Stored data entries
= Beginning of Section =

## src/rtl/uart_receiver_pkg.sv

```systemverilog
// ---------------------------------------------------------------------------
// uart_receiver_pkg
//   Shared definitions for the 8N1 UART receiver:
//   - default clock / line rate
//   - frame shape constants (data bits, stop bits)
//   - receive FSM state encoding
//   - helper to derive the clock cycles per bit
// ---------------------------------------------------------------------------
package uart_receiver_pkg;

  localparam int DEFAULT_CLOCK_FREQ = 125_000_000;
  localparam int DEFAULT_BAUD_RATE  = 115_200;

  // 8N1 frame: one start bit, eight data bits LSB first, one stop bit.
  localparam int DATA_BITS = 8;
  localparam int STOP_BITS = 1;

  typedef enum logic [1:0] {
    ST_IDLE  = 2'd0,
    ST_START = 2'd1,
    ST_DATA  = 2'd2,
    ST_STOP  = 2'd3
  } rx_state_e;

  // Whole clock cycles per bit; integer division on purpose.
  function automatic int cycles_per_bit(input int clock_freq, input int baud_rate);
    return clock_freq / baud_rate;
  endfunction

endpackage

```

## src/rtl/uart_receiver_sync.sv

```systemverilog
// ---------------------------------------------------------------------------
// uart_receiver_sync
//   Two-flop synchronizer for asynchronous inputs. Both stages reset to
//   RESET_VAL so an idle-high line does not look like a start bit while
//   the receiver comes out of reset.
// Ports
//   clk_i  in          destination clock
//   rst_i  in          asynchronous active-high reset
//   d_i    in  WIDTH   asynchronous input
//   q_o    out WIDTH   synchronized output (two cycles of latency)
// ---------------------------------------------------------------------------
module uart_receiver_sync #(
  parameter int WIDTH     = 1,
  parameter bit RESET_VAL = 1'b1
) (
  input  logic             clk_i,
  input  logic             rst_i,
  input  logic [WIDTH-1:0] d_i,
  output logic [WIDTH-1:0] q_o
);

  logic [WIDTH-1:0] meta_q;
  logic [WIDTH-1:0] sync_q;

  always_ff @(posedge clk_i or posedge rst_i) begin
    if (rst_i) begin
      meta_q <= {WIDTH{RESET_VAL}};
      sync_q <= {WIDTH{RESET_VAL}};
    end else begin
      meta_q <= d_i;
      sync_q <= meta_q;
    end
  end

  assign q_o = sync_q;

endmodule

```

## src/rtl/uart_receiver.sv

```systemverilog
// ---------------------------------------------------------------------------
// uart_receiver
//   8N1 serial-to-parallel UART receiver. Incoming bytes are presented on
//   data_out with a valid/ready handshake; framing errors and overruns are
//   reported as single-cycle pulses.
//
//   Handshake: data_out_valid is a registered output and never depends on
//   data_out_ready combinationally. A byte is consumed at any rising clk
//   edge where data_out_valid and data_out_ready are both 1; valid drops in
//   the following cycle. data_out holds steady while valid is 1, except
//   when a newer byte overwrites an unconsumed one (overrun).
//
//   The receive FSM state is held in state_q (rx_state_e) for observation.
// Ports
//   clk             in   system clock
//   rst             in   asynchronous active-high reset
//   serial_in       in   raw RX line, idle high, asynchronous to clk
//   data_out        out  [7:0] received byte, bit 0 = first data bit
//   data_out_valid  out  data_out holds an unconsumed byte
//   data_out_ready  in   consumer accepts the byte at a valid&ready edge
//   frame_error     out  1-cycle pulse: stop bit sampled as 0
//   overrun         out  1-cycle pulse: unconsumed byte was overwritten
// ---------------------------------------------------------------------------
module uart_receiver
  import uart_receiver_pkg::*;
#(
  parameter int CLOCK_FREQ = DEFAULT_CLOCK_FREQ,
  parameter int BAUD_RATE  = DEFAULT_BAUD_RATE
) (
  input  logic                 clk,
  input  logic                 rst,
  input  logic                 serial_in,
  output logic [DATA_BITS-1:0] data_out,
  output logic                 data_out_valid,
  input  logic                 data_out_ready,
  output logic                 frame_error,
  output logic                 overrun
);

  localparam int SYMBOL_EDGE_TIME = cycles_per_bit(CLOCK_FREQ, BAUD_RATE);
  localparam int SAMPLE_TIME      = SYMBOL_EDGE_TIME / 2;
  localparam int CNT_W            = $clog2(SYMBOL_EDGE_TIME);
  localparam int BIT_W            = $clog2(DATA_BITS);

  // Counters run 0..N-1 and the sample is taken on the last count.
  localparam logic [CNT_W-1:0] SYMBOL_LAST = CNT_W'(SYMBOL_EDGE_TIME - 1);
  localparam logic [CNT_W-1:0] SAMPLE_LAST = CNT_W'(SAMPLE_TIME - 1);
  localparam logic [BIT_W-1:0] LAST_BIT    = BIT_W'(DATA_BITS - 1);

  logic rx_s;

  rx_state_e            state_q,     state_d;
  logic [CNT_W-1:0]     cycle_cnt_q, cycle_cnt_d;
  logic [BIT_W-1:0]     bit_cnt_q,   bit_cnt_d;
  logic [DATA_BITS-1:0] shift_q,     shift_d;
  logic [DATA_BITS-1:0] data_q,      data_d;
  logic                 valid_q,     valid_d;
  logic                 frame_err_q, frame_err_d;
  logic                 overrun_q,   overrun_d;

  uart_receiver_sync #(
    .WIDTH     (1),
    .RESET_VAL (1'b1)
  ) u_rx_sync (
    .clk_i (clk),
    .rst_i (rst),
    .d_i   (serial_in),
    .q_o   (rx_s)
  );

  always_ff @(posedge clk or posedge rst) begin
    if (rst) begin
      state_q     <= ST_IDLE;
      cycle_cnt_q <= '0;
      bit_cnt_q   <= '0;
      shift_q     <= '0;
      data_q      <= '0;
      valid_q     <= 1'b0;
      frame_err_q <= 1'b0;
      overrun_q   <= 1'b0;
    end else begin
      state_q     <= state_d;
      cycle_cnt_q <= cycle_cnt_d;
      bit_cnt_q   <= bit_cnt_d;
      shift_q     <= shift_d;
      data_q      <= data_d;
      valid_q     <= valid_d;
      frame_err_q <= frame_err_d;
      overrun_q   <= overrun_d;
    end
  end

  always_comb begin
    state_d     = state_q;
    cycle_cnt_d = cycle_cnt_q;
    bit_cnt_d   = bit_cnt_q;
    shift_d     = shift_q;
    data_d      = data_q;
    valid_d     = valid_q;
    frame_err_d = 1'b0;
    overrun_d   = 1'b0;

    // Consumer takes the byte; a byte completing on the same edge below
    // overrides this and keeps valid asserted.
    if (valid_q && data_out_ready) begin
      valid_d = 1'b0;
    end

    case (state_q)
      ST_IDLE: begin
        cycle_cnt_d = '0;
        bit_cnt_d   = '0;
        if (!rx_s) begin
          state_d = ST_START;
        end
      end

      ST_START: begin
        if (cycle_cnt_q == SAMPLE_LAST) begin
          cycle_cnt_d = '0;
          // Line back high at the start-bit centre: treat as a glitch.
          state_d     = rx_s ? ST_IDLE : ST_DATA;
        end else begin
          cycle_cnt_d = cycle_cnt_q + CNT_W'(1);
        end
      end

      ST_DATA: begin
        if (cycle_cnt_q == SYMBOL_LAST) begin
          cycle_cnt_d = '0;
          // LSB arrives first, so shift in from the top.
          shift_d     = {rx_s, shift_q[DATA_BITS-1:1]};
          if (bit_cnt_q == LAST_BIT) begin
            bit_cnt_d = '0;
            state_d   = ST_STOP;
          end else begin
            bit_cnt_d = bit_cnt_q + BIT_W'(1);
          end
        end else begin
          cycle_cnt_d = cycle_cnt_q + CNT_W'(1);
        end
      end

      ST_STOP: begin
        if (cycle_cnt_q == SYMBOL_LAST) begin
          cycle_cnt_d = '0;
          // Returning to IDLE half a bit early lets a back-to-back start
          // bit be detected on its falling edge.
          state_d     = ST_IDLE;
          if (rx_s) begin
            data_d    = shift_q;
            valid_d   = 1'b1;
            overrun_d = valid_q && !data_out_ready;
          end else begin
            frame_err_d = 1'b1;
          end
        end else begin
          cycle_cnt_d = cycle_cnt_q + CNT_W'(1);
        end
      end

      default: begin
        state_d     = ST_IDLE;
        cycle_cnt_d = '0;
        bit_cnt_d   = '0;
      end
    endcase
  end

  assign data_out       = data_q;
  assign data_out_valid = valid_q;
  assign frame_error    = frame_err_q;
  assign overrun        = overrun_q;

endmodule

```

## config.mk

```make
export PLATFORM = sky130hd
export DESIGN_NAME = uart_receiver
export DESIGN_NICKNAME = d
export VERILOG_FILES = /design/src/rtl/uart_receiver_pkg.sv /design/src/rtl/uart_receiver_sync.sv /design/src/rtl/uart_receiver.sv
export SDC_FILE = /design/constraint.sdc
export NUM_CORES = 1
export LEC_CHECK = 0
export ABC_AREA = 1
export BUFFER_PORTS_ARGS = -buffer_cell sky130_fd_sc_hd__buf_4
export CORE_MARGIN = 3
export CORE_UTILIZATION = 58
export CTS_CLUSTER_DIAMETER = 80
export DETAILED_ROUTE_END_ITERATION = 16
export PLACE_DENSITY = 0.78
export SLEW_MARGIN = 20
export SYNTH_ARGS = -nofsm -noshare
export SYNTH_HDL_FRONTEND = slang
export SYNTH_HIERARCHICAL = 1
export SYNTH_SLANG_ARGS = --single-unit
```

## constraint.sdc

```tcl
create_clock -name clk -period 1.9 [get_ports clk]
set_input_delay 0.19 -clock clk [delete_from_list [all_inputs] [get_ports clk]]
set_output_delay 0.19 -clock clk [all_outputs]
set_load 0.005 [all_outputs]
```

==> results.json, run 1 <==
{
  "r2r-start": "cycle_cnt_q[0]",
  "design_area_um2": 2027,
  "dieArea_um2": 3739,
  "clock_skew_ns": 0.01069,
  "fin_cells": 262,
  "wl_per_cell_um": 12.01,
  "finalHoldViolations": 0,
  "fin_tns_setup_ns": 0,
  "dp_hpwl_um": 2355,
  "grt_max_degree": 36,
  "status": "completed",
  "cp-start-kind": "flop",
  "grt_pass1_wl_um": 5388,
  "utilization": 0.7165,
  "powerDensity_nw_per_um2": 735.3,
  "cts.sinks": 37,
  "setup_violations": 0,
  "ios": 15,
  "worstSkewPairLatency_ns": 0.35,
  "drt.antenna.violating_nets": 0,
  "seq_area_um2": 928.4,
  "core_area_um2": 2829,
  "crit_required_ns": 2.14,
  "ys_async_sr_fraction": 1.000,
  "syn_nets": 216,
  "max_freq_ghz": 0.6294,
  "grt_setup_unrepaired": "false",
  "cp_max_fo": 9,
  "ys_seq_elements": 37,
  "arrival_ns": 1.83,
  "timing.rr.end": "data_out[1]",
  "final_net_count": 239,
  "synth_area_leaders": "dfrtp_1 50%, nand2_1 14%, nand3_1 5.7%",
  "grt_pass1_vias": 1206,
  "period_needed_ns": 1.589,
  "syn_area_um2": 1764,
  "synthCells": 207,
  "cts.root.buffer_cell": "clkbuf_4",
  "ys_types": 25,
  "gp_congestion": 0.8124,
  "reg2reg_slack_ns": 0.31,
  "drive_above_1_share": 0.1905,
  "final_cell_mix": "68 x nand2_1, 35 x dfrtp_1, 21 x nor2_1, 20 x nand3_1, 18 x inv_1",
  "yosys_warnings": 6,
  "worst_pin_slew_ns": 0.4193,
  "multi_input_area_um2": 737.0,
  "syn2layout_area_growth_pct": 14.89,
  "ys_seq_area_frac": 0.5262,
  "drtPass1Iterations": 4,
  "leakage_nw": 1.083,
  "place_inst": 252,
  "max_cap_viol_count": 0,
  "cts_buffers": 5,
  "reg2regPathDepth": 9,
  "synth_edf_count": 0,
  "cp-endpoint": "data_out[1]",
  "routed_wl_um": 3146,
  "setup_slack_ns": 0.3113,
  "clk_path_buf_depth": 2,
  "place_area_um2": 1904,
  "hold_class": "in2reg",
  "final.period_utilization": 0.8362,
  "cts_tree": "built",
  "place_ws_ns": 0.3156,
  "fillers": 239,
  "grt-ovfl-total": 0,
  "slew_viol_final": 0,
  "die_h_um": 61.15,
  "drc_errors": 0,
  "yosysTopAreaCellShare": 0.4965,
  "antenna_found_initial": 0,
  "vias_per_cell": 5.118,
  "syn_avg_cell_area_um2": 8.523,
  "grtUsageTotal": 0.2010,
  "path_class": "reg2reg",
  "ys.flop_type": "dfrtp_1",
  "portBuffers": 14,
  "rows": 19,
  "crit_start": "cycle_cnt_q[0]",
  "yosysTopAreaCell": "dfrtp_1",
  "dr.first_iter.drc_count": 69,
  "relSlewSlack": 0.7205,
  "mostFrequentLayoutCell": "nand2_1",
  "start_util": 0.6236,
  "vias": 1341,
  "insertedDiodeCount": 0,
  "ctsHtreeMaxLevel": 2,
  "die_x_um": 61.15,
  "endpoint_kind": "flop",
  "vdd_drop_max_mv": 0.7778,
  "clk_pin_slew_worst_paths_ns": 0.11
}
how the worst min path moves through the flow:
stage	from	endpoint	slack, ns	cells after the start
after floorplan	rst	u_rx_sync/meta_q	0.10	1
after global placement	rst	u_rx_sync/meta_q	0.23	2
after detailed placement	rst	u_rx_sync/meta_q	0.23	2
after CTS	data_out_ready	overrun	0.09	4
after global routing	data_out_ready	overrun	0.12	4
final	data_out_ready	overrun	0.11	4
synthesized netlist by cell type (3+ instances only):
cell type,count
o21ai_0,7
ha_1,5
nand3_1,20
xor2_1,3
nor2_2,4
nand2_2,5
nand2_1,68
nor2_1,21
inv_1,18
dfrtp_1,35
per-layer routing:
| layer | share of wire | global-route usage | up-vias |
|---|---|---|---|
| met5 | 0 | 0 | - |
| met4 | 0.017 | 0.08050 | 0 |
| met3 | 0.042 | 0.07547 | 6 |
| met2 | 0.47 | 0.3051 | 22 |
| met1 | 0.47 | 0.2597 | 617 |
| li1 | - | - | 696 |
where the power goes:
part           switching [mW]  internal [mW]  total, mW
sequential            0.00171          0.791      0.793
clock                   0.263          0.407      0.670
combinational          0.0191        0.00877     0.0278
sequential cells by signal, indices dropped and copies added, names as in the netlist, named ones only:
register          cells
bit_cnt_q             3
u_rx_sync/q_o         1
data_out              8
cycle_cnt_q          11
shift_q               8
data_out_valid        1
frame_error           1
overrun               1
u_rx_sync/meta_q      1
state_q               1
worst max-delay path: stages, from the launching register on:
cell	delay, ns
dfrtp_1	0.43
inv_1	0.09
ha_1	0.17
nand3_1	0.11
nor2_2	0.14
nand2_2	0.10
inv_4	0.12
nand3b_2	0.18
nand2_1	0.10
nand2_1	0.06
per-stage QoR:
stage          power (mW)  hold WS, ns
2_1_floorplan      0.8221       0.1015
3_3_place_gp       0.8331       0.2255
3_5_place_dp       0.8339       0.2345
4_1_cts             1.514      0.09296
5_1_grt             1.559       0.1199
6_report            1.491       0.1130
final cells by class:
| class | instances | share of cell area |
|---|---|---|
| clock buffer | 5 | 0.01852 |
| clock inverter | 3 | 0.03210 |
| inverter | 22 | 0.04321 |
| multi-input combinational | 147 | 0.3636 |
| sequential | 37 | 0.4580 |
| tap | 31 | 0.01914 |
| timing repair buffer | 17 | 0.06543 |
cell families after synthesis:
family	count (synthesis)	synth area share
xor gates and xnor gates	5	0.02483
adders and majority gates	5	0.03546
AOI/OAI and AO/OA	9	0.02766
DFF	37	0.5262
and+or+nand+nor	128	0.3298
buffers and inverters	23	0.05602
timing repair:
item | 4_1_cts | 5_1_grt
hold endpoints to repair | 38 | 0
hold buffers | 2 | 0
setup buffers | 0 | 0
resized for setup | 0 | 0
(Power assumes the default switching activity.)
==> run 2: changes to the inputs <==
--- a/config.mk
+++ b/config.mk
@@ -5,7 +5,7 @@
 export SDC_FILE = /design/constraint.sdc
 export NUM_CORES = 1
 export LEC_CHECK = 0
-export ABC_AREA = 1
+export ABC_AREA = 0
 export BUFFER_PORTS_ARGS = -buffer_cell sky130_fd_sc_hd__buf_4
 export CORE_MARGIN = 3
 export CORE_UTILIZATION = 58
==> constraint.sdc (replaced) <==
create_clock -name clk -period 1.5 [get_ports clk]
set_input_delay 0.15 -clock clk [delete_from_list [all_inputs] [get_ports clk]]
set_output_delay 0.15 -clock clk [all_outputs]
set_load 0.005 [all_outputs]
==> results.json, run 2 <==
{
  "status": "finished with violations",
  "violations": "setup timing",
  "vdd_drop_max_mv": 0.8251,
  "syn_nets": 154,
  "cts.root.buffer_cell": "clkbuf_4",
  "clock_skew_ns": 0.01143,
  "portBuffers": 14,
  "grt_max_degree": 36,
  "reg2reg_slack_ns": -0.36,
  "cp_max_fo": 8,
  "endpoint_kind": "flop",
  "place_inst": 224,
  "power.internal_mw": 1.194,
  "synth_commonest_cells": "35 x dfrtp_1, 16 x mux2_2, 8 x inv_1, 8 x nand3_1, 7 x nand2_1",
  "synthMuxAreaShare": 0.1146,
  "largest_reg_flops": 11,
  "synth_top_family_by_area": "simple AND/OR/NAND/NOR gates",
  "synthSimpleGateAreaFrac": 0.1577,
  "arrival_ns": 2.10,
  "grtUsageTotal": 0.2900,
  "cts_buffers": 5,
  "syn2layout_area_growth_pct": 43.42,
  "synth_edf_count": 0,
  "design_area_um2": 2537,
  "routed_wl_um": 5177,
  "vias_per_cell": 6.398,
  "worstSkewPairLatency_ns": 0.35,
  "yosysTopAreaCellShare": 0.4950,
  "crit_start": "cycle_cnt_q[0]",
  "dp_hpwl_um": 2758,
  "grt_pass1_wl_um": 7707,
  "drc_errors": 0,
  "ys_seq_elements": 37,
  "rows": 19,
  "synth_fa_ha_area_frac": 0.03536,
  "clk_path_buf_depth": 2,
  "period_needed_ns": 1.856,
  "powerDensity_nw_per_um2": 610.8,
  "timing.rr.end": "data_out[3]",
  "grt_setup_unrepaired": "true",
  "die_x_um": 61.23,
  "cts.sinks": 37,
  "dieArea_um2": 3749,
  "setup_violations": 32,
  "synth_area_leaders": "dfrtp_1 50%, mux2_2 10%, ha_1 3.5%",
  "final_net_count": 221,
  "drt.antenna.violating_nets": 0,
  "slew_viol_final": 0,
  "p_seq_frac": 0.648,
  "ys_seq_area_frac": 0.5248,
  "synthCells": 145,
  "ys.flop_type": "dfrtp_1",
  "cts_tree": "built",
  "antenna_found_initial": 0,
  "core_area_um2": 2829,
  "hold_path_end": "overrun",
  "setup_slack_ns": -0.3561,
  "mostFrequentLayoutCell": "buf_4",
  "reg2regPathDepth": 7,
  "fillers": 111,
  "grt_pass1_vias": 1553,
  "yosysTopAreaCell": "dfrtp_1",
  "cp-start-kind": "flop",
  "max_freq_ghz": 0.5388,
  "syn_avg_cell_area_um2": 12.20,
  "switchingPower_mw": 0.3558,
  "switching_share": 0.2296,
  "fin_cells": 244,
  "vias": 1561,
  "final.period_utilization": 1.237,
  "ys_async_sr_fraction": 1.000,
  "ios": 15,
  "yosys_warnings": 6,
  "grt-ovfl-total": 0,
  "r2r-start": "cycle_cnt_q[0]",
  "place_area_um2": 2196,
  "max_cap_viol_count": 0,
  "die_h_um": 61.23,
  "ys_types": 37,
  "yosysMostFrequentCell": "dfrtp_1",
  "finalHoldViolations": 0,
  "path_class": "reg2reg",
  "seq_area_um2": 928.4,
  "drive_above_1_share": 0.5352,
  "dr.first_iter.drc_count": 84,
  "gp_congestion": 0.8431,
  "relSlewSlack": 0.7083,
  "drtPass1Iterations": 5,
  "p_clk_frac": 0.328,
  "clk_pin_slew_worst_paths_ns": 0.11,
  "power_mw": 1.550,
  "insertedDiodeCount": 0,
  "hold_class": "in2reg",
  "pwr-share-comb": 0.025,
  "crit_required_ns": 1.74,
  "min_path_cells": 3,
  "synth_xor_area_frac": 0.01485,
  "leakage_nw": 1.191,
  "wl_per_cell_um": 21.22,
  "synth_compound_area_frac": 0.1146,
  "hp-start": "data_out_ready",
  "syn_area_um2": 1769,
  "start_util": 0.6254,
  "final_cell_mix": "54 x buf_4, 35 x dfrtp_1, 10 x buf_6, 8 x mux2_2, 8 x mux2_4",
  "multi_input_area_um2": 930.9,
  "top_register": "cycle_cnt_q",
  "ctsHtreeMaxLevel": 2,
  "worst_pin_slew_ns": 0.4375
}
run 2: per-layer routing:
layer | track usage | vias up | wire (um)
met4 | 0.1084 | 0 | 248
met2 | 0.4894 | 74 | 2508
met1 | 0.3589 | 785 | 2126
li1 | - | 680 | -
met5 | 0 | - | 0
met3 | 0.07128 | 22 | 293
run 2: worst max path at each step:
stage	to	depth (start not counted)
2_1_floorplan	shift_q[0]	5
3_3_place_gp	data_out[6]	4
3_5_place_dp	cycle_cnt_q[6]	7
4_1_cts	data_out[1]	7
5_1_grt	data_out[3]	7
6_report	data_out[3]	7
run 2: per-stage QoR:
| step | hold WS (ns) | TNS [ns] | utilization | setup slack, ns |
|---|---|---|---|---|
| 2_1_floorplan | 0.06150 | -6.022 | - | -0.3501 |
| 3_3_place_gp | 0.1837 | -6.189 | 0.7762 | -0.2454 |
| 3_5_place_dp | 0.1943 | -8.087 | 0.7762 | -0.3248 |
| 4_1_cts | 0.05848 | -6.179 | 0.8647 | -0.2569 |
| 5_1_grt | 0.06152 | -10.22 | 0.8969 | -0.4020 |
| 6_report | 0.07579 | -8.304 | 0.8969 | -0.3561 |
run 2: cells by family (layout without fill, tap and decap cells):
family / count (synthesis) / in the layout
adder cells (fa/ha/maj): 5 / 5
AO/OA/AOI/OAI: 28 / 28
flip-flops: 37 / 37
buffers and inverters: 15 / 83
multiplexers: 17 / 17
AND/OR/NAND/NOR: 40 / 40
XOR/XNOR: 3 / 3
run 2: area by class of cell:
type	count	share of cell area
multi-input cells	93	0.3669
flip-flops and latches	37	0.3659
repair buffers	67	0.2199
clock buffers	6	0.01627
well taps	31	0.01529
inverters	8	0.01183
clock inverters	2	0.003945
run 2: power by group through the flow:
stage	Combinational, mW	Clock, mW	Sequential, mW
global placement	0.0326	0	1.02
floorplan	0.0167	0	1.02
detailed placement	0.0344	0	1.02
CTS	0.0387	0.521	1.00
global route	0.0420	0.544	1.00
finish	0.0380	0.508	1.00
run 2: critical path: stages (launching register included):
cell and delay, ns:
dfrtp_1 0.42, inv_1 0.09, ha_1 0.18, nand3b_1 0.18, buf_6 0.19, nor4_4 0.14, buf_6 0.18, mux2_2 0.36
run 2: what timing repair did:
item                       in CTS  in global routing
setup buffers                   4                  6
resized for setup              36                  8
setup endpoints to repair      32                 33
pin swaps                      16                 10
hold endpoints to repair       38                  0
hold buffers                    2                  0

= End of Section =

• **EXERCISE DETAILS**:
Please find all lines of the entries that hold the string "timing" and copy them.

• **WRITTEN RESPONSE**:
  "timing.rr.end": "data_out[1]",
| timing repair buffer | 17 | 0.06543 |
timing repair:
  "violations": "setup timing",
  "timing.rr.end": "data_out[3]",
run 2: what timing repair did:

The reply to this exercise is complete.